MUTIARA WEDA: Jalan Inklusif
Tad eva agnis tad vayus tad u candramah Tad eva surya tad brahma tad apah ca sa prajapatih. (Yajurveda: XXXII. 1)
Agni, vayu, candra, hanyalah Itu. Demikian juga surya brahma, apah, dan prajapatih hanyalah Itu.
JIKA semuanya adalah ‘Itu’, lalu mengapa mesti memberikan narasi yang panjang terhadap nama dan rupa yang berbeda? Jika semua yang berbeda-beda adalah yang tunggal ‘Itu’, lalu mengapa lagi kita berurusan dengan yang bagian-bagian? Artinya dengan hanya menyebut yang ‘Itu’ saja, semua yang berbeda-beda tersebut secara otomatis akan terakomodasi. Sebaliknya, jika kita bicara bagian-bagiannya saja, keseluruhannya tidak akan terakomodasi. Bahkan Krishna juga dengan tegas menyatakan bahwa dia yang memuja dewa akan mencapai dewa, tetapi dia yang langsung memuja Yang Tertinggi akan langsung mencapai Yang Tertinggi itu. Jika kita sudah memuja Yang Tertingi, tentu yang di bawahnya akan dipuja secara otomatis, sementara jika kita hanya memuja yang di bawahnya, maka yang tertinggi dipastikan tidak akan dicapai.
Seperti itulah perdebatan kita selama ini dan bahkan perdebatan itu memunculkan darsana atau cara pandang yang baku. Mungkin, diskusi terhadap teks ini melahirkan paham monoteisme. Jika semua itu satu, maka hanya yang satu saja yang dijadikan acuan. Begitu sederhananya. Bahkan paham monotheist telah mem-final-kannya. Tidak perlu ada diskusi lagi. Namun, jika kita melanggar dan diskusi dilanjutkan, sepertinya teks seperti di atas masih menyisakan beberapa perspektif di luar monoteis yang sudah mapan itu. Seperti apa? Jika agni, vayu candra, dan yang lainnya ‘hanyalah Itu’, lalu mengapa kita hanya fokus pada “Itu”-nya saja dan mengabaikan agni, vayu, candra, dan yang lainnya? Tidakkah teks di atas justru meninggikan agni, vayu, candra, dan yang lainnya? Artinya, jika seseorang memuja Agni, maka sesungguhnya yang dipuja adalah ‘Itu’, karena Agni sendiri adalah ‘Itu’. Sehingga, meskipun kita di hadapan agni, sesungguhnya kita memuja ‘Itu’, demikian juga yang lainnya. Tidakkah ini lebih sederhana dibandingkan cara berpikir monoteis? Karena mereka mesti harus memformat kembali tentang siapa yang ‘Itu’ tersebut. Karena hanya ketika yang ‘Itu’ telah memiliki format, maka yang bagian-bagian seperti agni, vayu, candra, dan yang lainnya bisa ditinggalkan.
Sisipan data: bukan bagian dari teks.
$ cat src/rtl/shift_add_multiplier_pkg.sv
// Shared widths and FSM encodings for the sequential shift-add multiplier.
package mult_defs;
  localparam int WIDTH = 4;
  localparam int STEPS = 4;
  localparam int PW    = 2 * WIDTH;

  // 2'b11 is unused; the FSM treats it as IDLE.
  typedef enum logic [1:0] {
    IDLE = 2'b00,
    RUN  = 2'b01,
    DONE = 2'b10
  } state_t;
endpackage

$ cat src/rtl/ripple_carry_adder.sv
// Existing 4-bit ripple-carry adder; carry-in is tied low internally.
module ripple_carry_adder
  import mult_defs::*;
(
  input  logic [WIDTH-1:0] x,
  input  logic [WIDTH-1:0] y,
  output logic [WIDTH-1:0] s,
  output logic             c
);
  logic [WIDTH:0] cy;

  assign cy[0] = 1'b0;

  for (genvar i = 0; i < WIDTH; i++) begin : g_fa
    assign s[i]    = x[i] ^ y[i] ^ cy[i];
    assign cy[i+1] = (x[i] & y[i]) | (cy[i] & (x[i] ^ y[i]));
  end

  assign c = cy[WIDTH];
endmodule

$ cat src/rtl/shift_add_multiplier.sv
// 4x4 unsigned multiplier: one conditional add and right shift of {A,Q} per
// cycle through the reused ripple adder, with a start/busy/done handshake.
module shift_add_multiplier
  import mult_defs::*;
(
  input  logic            clk,
  input  logic            rst_n,
  input  logic            start,
  input  logic [WIDTH-1:0] a,
  input  logic [WIDTH-1:0] b,
  output logic            busy,
  output logic            done,
  output logic [PW-1:0]   product
);
  state_t           state, state_nxt;
  logic [WIDTH-1:0] m_reg, a_reg, q_reg;
  logic [1:0]       cnt;
  logic [WIDTH-1:0] add_y, sum;
  logic             cout;
  logic [PW-1:0]    shifted;
  logic             last_step;

  assign add_y     = q_reg[0] ? m_reg : '0;
  assign shifted   = {cout, sum, q_reg[WIDTH-1:1]};
  assign last_step = (cnt == 2'(STEPS - 1));

  ripple_carry_adder u_add (
    .x (a_reg),
    .y (add_y),
    .s (sum),
    .c (cout)
  );

  always_comb begin
    state_nxt = IDLE;
    case (state)
      IDLE:    state_nxt = start ? RUN : IDLE;
      RUN:     state_nxt = last_step ? DONE : RUN;
      DONE:    state_nxt = IDLE;
      default: state_nxt = start ? RUN : IDLE;
    endcase
  end

  always_ff @(posedge clk) begin
    if (!rst_n) begin
      state   <= IDLE;
      m_reg   <= '0;
      a_reg   <= '0;
      q_reg   <= '0;
      cnt     <= '0;
      product <= '0;
    end else begin
      state <= state_nxt;
      case (state)
        RUN: begin
          {a_reg, q_reg} <= shifted;
          cnt            <= cnt + 2'd1;
          if (last_step) product <= shifted;
        end
        DONE: ;
        default: begin
          // Undefined code 2'b11 behaves exactly like IDLE.
          if (start) begin
            m_reg <= a;
            q_reg <= b;
            a_reg <= '0;
            cnt   <= '0;
          end
        end
      endcase
    end
  end

  assign busy = (state == RUN);
  assign done = (state == DONE);
endmodule

$ cat config.mk
export PLATFORM = sky130hd
export DESIGN_NAME = shift_add_multiplier
export DESIGN_NICKNAME = d
export VERILOG_FILES = /design/src/rtl/shift_add_multiplier_pkg.sv /design/src/rtl/ripple_carry_adder.sv /design/src/rtl/shift_add_multiplier.sv
export SDC_FILE = /design/constraint.sdc
export NUM_CORES = 1
export LEC_CHECK = 0
export ABC_AREA = 0
export CORE_MARGIN = 4
export CORE_UTILIZATION = 45
export DETAILED_ROUTE_END_ITERATION = 10
export GPL_TIMING_DRIVEN = 0
export PLACE_DENSITY = 0.72
export RECOVER_POWER = 100
export REMOVE_ABC_BUFFERS = 1
export SYNTH_ARGS = -nofsm -noshare
export SYNTH_HDL_FRONTEND = slang
export SYNTH_SLANG_ARGS = --single-unit
export TNS_END_PERCENT = 100
$ cat constraint.sdc
create_clock -name clk -period 2.7 [get_ports clk]
set_input_delay 0.27 -clock clk [delete_from_list [all_inputs] [get_ports clk]]
set_output_delay 0.27 -clock clk [all_outputs]
set_load 0.05 [all_outputs]
==> results.yml <==
clock_network:
  cts_setup_buffers: 0
  cts_root_buf: "clkbuf_4"
  cts_sinks: 24
  clkTransAtPathRegs_ps: 140
  cts_buffers: 3
  cts-htree-levels: 1
  hold_buffers: 0
  cts_tree: "yes"
  ctsLongestPathBuffers: 2
  post_cts_resized: 0
  clock_latency_ps: 310
setup_path:
  critical_path_class: "reg -> out"
  cp-end-kind: "output port"
  crit_arrival_ps: 2040
  worstRegToRegCells: 10
  r2r_slack_ps: 510
  critical_path_peak_fanout: 10
  worstPathRequired_ps: 2430
  r2r-start: "q_reg[0]"
  start_kind: "flop"
  reg2reg_to: "a_reg[2]"
floorplan:
  initial_core_util: 0.4865
  die_w_um: 57.61
  core_area_mm2: 0.002276
  die_h_um: 57.61
  io_pins: 21
  die_area_mm2: 0.003318
  rows: 17
timing:
  maxSlewViolCount: 0
  max_freq_ghz: 0.4333
  post-route-period-util: 0.8549
  relSlewSlack: 0.3731
  timing.final.crit_period_ps: 2308
  setup_viol: 0
  fin_tns_setup_ps: 0
  worstMarginPinSlew_ps: 937.3
  hold_violations: 0
  rsz0062_at_grt: "false"
  skew_ps: 6.862
logic_synthesis:
  ys_types: 20
  synth-seq-cells: 24
  syn_area_mm2: 0.001107
  syn_area_per_cell_um2: 9.228
  synth-seq-area-share: 0.4339
  syn_inst: 120
  ys.warnings.count: 0
run:
  cap_violations: 0
placed_design:
  gp_congestion: 0.7218
  dp_hpwl_mm: 1.568
  portBuffers: 20
  place_area_mm2: 0.001301
final_layout:
  antenna_cells: 0
  final_core_util: 0.5915
  num-nets-final: 157
  final_cell_mix: "nand2_1, dfxtp_1, dlygate4sd3_1"
  postLayoutCellArea_mm2: 0.001346
  area_delta_synth_final_pct: 21.58
  largest_register_ffs: 8
  largest-register: "product"
  final_common_cell: "nand2_1"
  drive_gt1_frac: 0.02899
hold_path:
  min_from: "a_reg[3]"
  min_to: "a_reg[3]"
  hp-class: "reg -> reg"
  hold_depth: 2
global_routing:
  grt_usage: 0.1454
  grt_max_degree: 31
  antenna_found_initial: 0
  grt_pass1_wl_mm: 3.788
  grt_pass1_vias: 844
  grt_overflow_total: 0
power:
  seqPwrFrac: 0.535
  comb_power_share: 0.097
  p_per_area_mw_per_mm2: 519.0
  pwr-share-clk: 0.368
  switchingPower_uw: 150.4
  power_uw: 698.7
  p_sw_frac: 0.2152
  intPower_uw: 548.3
  p_leak_nw: 0.5878
  irDropWorstVdd_mv: 0.2760
run_status:
  run_status: "completed"
routing:
  first_pass_iters: 2
  wl_per_cell_um: 12.93
  vias: 864
  ant_nets: 0
  wirelength_mm: 2.147
  viasPerCell: 5.205
  route.detailed.drc: 0
  drt_iter0_drc: 12
## cell type report
class                      count  area [um2]
timing repair buffer          20       200.2
sequential                    24       480.5
fill                         200       929.6
clock buffer                   3       22.52
clock inverter                 1       30.03
inverter                       7       26.28
tap                           28       35.03
multi-input combinational     83       551.8
## metrics by stage
step,cells,hold WS (ps),worst slack (ps)
floorplan,114,403.4,706.5
global placement,162,444.8,592.6
detailed placement,162,451.8,541.9
CTS,166,472.6,391.9
global route,166,497.0,294.8
finish,166,468.2,391.9
## synthesized netlist by cell type
cell	n	area [um2]
nand2_1	32	120.1
dfxtp_1	24	480.5
a21boi_0	10	75.07
inv_1	7	26.28
o211a_1	7	70.07
nand3_1	6	30.03
o21ai_0	6	30.03
ha_1	4	50.05
mux2i_1	4	40.04
nand3b_1	4	30.03
clkbuf_1	3	11.26
fa_1	3	60.06
and2_1	2	12.51
buf_6	2	22.52
and2_2	1	7.510
buf_4	1	7.510
nor2_1	1	3.750
nor2b_1	1	6.260
nor3b_1	1	7.510
o21ba_4	1	16.27
## worst max path at each step
| stage | startpoint | end | slack (ps) |
|---|---|---|---|
| global route | state[1] | busy | 290 |
| detailed placement | q_reg[0] | a_reg[2] | 540 |
| CTS | state[1] | busy | 390 |
| finish | state[1] | busy | 390 |
| global placement | q_reg[0] | a_reg[2] | 590 |
| floorplan | q_reg[0] | a_reg[2] | 710 |
## power groups by stage
stage          registers [mW]  clock network [mW]  logic (mW)
6_report                0.374               0.257      0.0681
5_1_grt                 0.376               0.279      0.0760
4_1_cts                 0.374               0.262      0.0711
3_5_place_dp            0.382                   0      0.0703
3_3_place_gp            0.381                   0      0.0678
2_1_floorplan           0.379                   0      0.0390
## logic make-up (layout without fill, tap and decap cells)
family                     after synthesis  count (layout)  share of synthesized area
adders and majority gates                7               7                    0.09944
buffers and inverters                   13              31                    0.06102
DFF                                     24              24                     0.4339
AOI/OAI and AO/OA                       24              24                     0.1729
and+or+nand+nor                         48              48                     0.1966
muxes                                    4               4                    0.03616
## critical path, stage by stage, from the launching register on
cell,delay (ps)
dfxtp_1,350
inv_1,50
ha_1,390
dlygate4sd3_1,940
## layer usage
layer,global-route usage,vias to the layer above,wire length [um]
met5,0,-,0
met4,0.03974,0,16
met3,0.02715,2,74
met2,0.2581,9,1073
met1,0.1777,418,983
li1,-,435,-
(Power assumes the default switching activity.)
Dalam kasus seperti teks di atas, sepertinya kita tidak perlu lagi memformat siapa ‘Itu’ tersebut, karena di mana pun kita berada, sedang berhadapan dengan siapa saja, apakah agni, vayu, candra, dan yang lainnya, maka kita tidak pernah di hadapan siapapun selain yang ‘Itu’. Tidakkah ini merupakan cara berpikir inklusif? Mengapa inklusif? Karena kita tidak lagi mempertentangkan siapa memuja apa. Apapun nama dan rupa yang dipuja, apakah itu agni, vayu, candra atau yang lainnya, secara prinsip mereka memuja yang ‘Itu’, dan hanya yang ‘Itu’ saja. Jadi, kita tidak memiliki kesempatan untuk mencela orang dengan keyakinan yang berbeda-beda, karena yang berbeda-beda tersebut adalah satu, yang ‘Itu’. Teks di atas mengajak kita untuk berpikir sederhana, inklusif, dan selaras dengan kebenaran. Dunia yang beragam harus dihormati, inilah dharma, dan tidak ada alasan untuk tidak menghormati. Jika atas nama ajaran kita harus membenci, dipastikan itu adharma (sebagaimana implikasi dari pemahaman atas teks di atas).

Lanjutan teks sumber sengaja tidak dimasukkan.